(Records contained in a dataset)
File: src/rtl/sat_mac.sv
module sat_mac #(
  parameter int OP_W   = 16,
  parameter int ACC_W  = 40,
  parameter int WORD_W = 32
) (
  input  logic                     clk,
  input  logic                     rst_n,
  input  logic                     in_valid,
  input  logic                     in_clear,
  input  logic                     in_sat,
  input  logic signed [OP_W-1:0]   in_a,
  input  logic signed [OP_W-1:0]   in_b,
  output logic [WORD_W-1:0]        acc_lo,
  output logic [WORD_W-1:0]        acc_hi,
  output logic [WORD_W-1:0]        acc_sat32,
  output logic                     ovf
);
  localparam int PROD_W = 2 * OP_W;
  localparam int HI_W   = ACC_W - WORD_W;
  localparam logic [ACC_W-1:0] ACC_MAX = {1'b0, {(ACC_W-1){1'b1}}};
  localparam logic [ACC_W-1:0] ACC_MIN = {1'b1, {(ACC_W-1){1'b0}}};

  logic                     v1, clr1, sat1;
  logic signed [PROD_W-1:0] prod;
  logic [ACC_W-1:0]         acc;

  always_ff @(posedge clk or negedge rst_n) begin
    if (!rst_n) begin
      v1   <= 1'b0;
      clr1 <= 1'b0;
      sat1 <= 1'b0;
      prod <= '0;
    end else begin
      v1   <= in_valid;
      clr1 <= in_clear;
      sat1 <= in_sat;
      prod <= in_a * in_b;
    end
  end

  logic [ACC_W-1:0] prod_ext, sum;
  logic             ov_pos, ov_neg;

  assign prod_ext = {{(ACC_W-PROD_W){prod[PROD_W-1]}}, prod};
  assign sum      = acc + prod_ext;
  assign ov_pos   = !acc[ACC_W-1] && !prod_ext[ACC_W-1] &&  sum[ACC_W-1];
  assign ov_neg   =  acc[ACC_W-1] &&  prod_ext[ACC_W-1] && !sum[ACC_W-1];

  always_ff @(posedge clk or negedge rst_n) begin
    if (!rst_n) begin
      acc <= '0;
      ovf <= 1'b0;
    end else if (v1) begin
      if (clr1) begin
        acc <= prod_ext;
        ovf <= 1'b0;
      end else begin
        if (sat1 && ov_pos)      acc <= ACC_MAX;
        else if (sat1 && ov_neg) acc <= ACC_MIN;
        else                     acc <= sum;
        if (ov_pos || ov_neg) ovf <= 1'b1;
      end
    end
  end

  logic fits32;
  assign fits32 = (acc[ACC_W-1:WORD_W-1] == '0) || (acc[ACC_W-1:WORD_W-1] == '1);

  assign acc_lo    = acc[WORD_W-1:0];
  assign acc_hi    = {{(2*WORD_W-ACC_W){acc[ACC_W-1]}}, acc[ACC_W-1:WORD_W]};
  assign acc_sat32 = fits32 ? acc[WORD_W-1:0]
                   : (acc[ACC_W-1] ? {1'b1, {(WORD_W-1){1'b0}}}
                                   : {1'b0, {(WORD_W-1){1'b1}}});


  sat_pos_limit_chk: assert property (@(posedge clk) disable iff (!rst_n)
    (v1 && !clr1 && sat1 && ov_pos) |=> (acc_hi[HI_W-1:0] == 8'h7F && acc_lo == '1));

  sat_neg_limit_chk: assert property (@(posedge clk) disable iff (!rst_n)
    (v1 && !clr1 && sat1 && ov_neg) |=> (acc_hi[HI_W-1:0] == 8'h80 && acc_lo == '0));

  ovf_sticky_chk: assert property (@(posedge clk) disable iff (!rst_n)
    (ovf && !(v1 && clr1)) |=> ovf);

  clear_load_chk: assert property (@(posedge clk) disable iff (!rst_n)
    (v1 && clr1) |=> (!ovf && acc_lo == $past(prod_ext[WORD_W-1:0])));

  idle_hold_chk: assert property (@(posedge clk) disable iff (!rst_n)
    !v1 |=> ($stable(acc_lo) && $stable(acc_hi) && $stable(ovf)));

  sat32_fit_chk: assert property (@(posedge clk) disable iff (!rst_n)
    (acc_hi == {WORD_W{acc_lo[WORD_W-1]}}) |-> (acc_sat32 == acc_lo));
endmodule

## The task
Your reply must be the entries above, returned word for word.

## Exercise response
File: src/rtl/sat_mac.sv
module sat_mac #(
  parameter int OP_W   = 16,
  parameter int ACC_W  = 40,
  parameter int WORD_W = 32
) (
  input  logic                     clk,
  input  logic                     rst_n,
  input  logic                     in_valid,
  input  logic                     in_clear,
  input  logic                     in_sat,
  input  logic signed [OP_W-1:0]   in_a,
  input  logic signed [OP_W-1:0]   in_b,
  output logic [WORD_W-1:0]        acc_lo,
  output logic [WORD_W-1:0]        acc_hi,
  output logic [WORD_W-1:0]        acc_sat32,
  output logic                     ovf
);
  localparam int PROD_W = 2 * OP_W;
  localparam int HI_W   = ACC_W - WORD_W;
  localparam logic [ACC_W-1:0] ACC_MAX = {1'b0, {(ACC_W-1){1'b1}}};
  localparam logic [ACC_W-1:0] ACC_MIN = {1'b1, {(ACC_W-1){1'b0}}};

  logic                     v1, clr1, sat1;
  logic signed [PROD_W-1:0] prod;
  logic [ACC_W-1:0]         acc;

  always_ff @(posedge clk or negedge rst_n) begin
    if (!rst_n) begin
      v1   <= 1'b0;
      clr1 <= 1'b0;
      sat1 <= 1'b0;
      prod <= '0;
    end else begin
      v1   <= in_valid;
      clr1 <= in_clear;
      sat1 <= in_sat;
      prod <= in_a * in_b;
    end
  end

  logic [ACC_W-1:0] prod_ext, sum;
  logic             ov_pos, ov_neg;

  assign prod_ext = {{(ACC_W-PROD_W){prod[PROD_W-1]}}, prod};
  assign sum      = acc + prod_ext;
  assign ov_pos   = !acc[ACC_W-1] && !prod_ext[ACC_W-1] &&  sum[ACC_W-1];
  assign ov_neg   =  acc[ACC_W-1] &&  prod_ext[ACC_W-1] && !sum[ACC_W-1];

  always_ff @(posedge clk or negedge rst_n) begin
    if (!rst_n) begin
      acc <= '0;
      ovf <= 1'b0;
    end else if (v1) begin
      if (clr1) begin
        acc <= prod_ext;
        ovf <= 1'b0;
      end else begin
        if (sat1 && ov_pos)      acc <= ACC_MAX;
        else if (sat1 && ov_neg) acc <= ACC_MIN;
        else                     acc <= sum;
        if (ov_pos || ov_neg) ovf <= 1'b1;
      end
    end
  end

  logic fits32;
  assign fits32 = (acc[ACC_W-1:WORD_W-1] == '0) || (acc[ACC_W-1:WORD_W-1] == '1);

  assign acc_lo    = acc[WORD_W-1:0];
  assign acc_hi    = {{(2*WORD_W-ACC_W){acc[ACC_W-1]}}, acc[ACC_W-1:WORD_W]};
  assign acc_sat32 = fits32 ? acc[WORD_W-1:0]
                   : (acc[ACC_W-1] ? {1'b1, {(WORD_W-1){1'b0}}}
                                   : {1'b0, {(WORD_W-1){1'b1}}});


  sat_pos_limit_chk: assert property (@(posedge clk) disable iff (!rst_n)
    (v1 && !clr1 && sat1 && ov_pos) |=> (acc_hi[HI_W-1:0] == 8'h7F && acc_lo == '1));

  sat_neg_limit_chk: assert property (@(posedge clk) disable iff (!rst_n)
    (v1 && !clr1 && sat1 && ov_neg) |=> (acc_hi[HI_W-1:0] == 8'h80 && acc_lo == '0));

  ovf_sticky_chk: assert property (@(posedge clk) disable iff (!rst_n)
    (ovf && !(v1 && clr1)) |=> ovf);

  clear_load_chk: assert property (@(posedge clk) disable iff (!rst_n)
    (v1 && clr1) |=> (!ovf && acc_lo == $past(prod_ext[WORD_W-1:0])));

  idle_hold_chk: assert property (@(posedge clk) disable iff (!rst_n)
    !v1 |=> ($stable(acc_lo) && $stable(acc_hi) && $stable(ovf)));

  sat32_fit_chk: assert property (@(posedge clk) disable iff (!rst_n)
    (acc_hi == {WORD_W{acc_lo[WORD_W-1]}}) |-> (acc_sat32 == acc_lo));
endmodule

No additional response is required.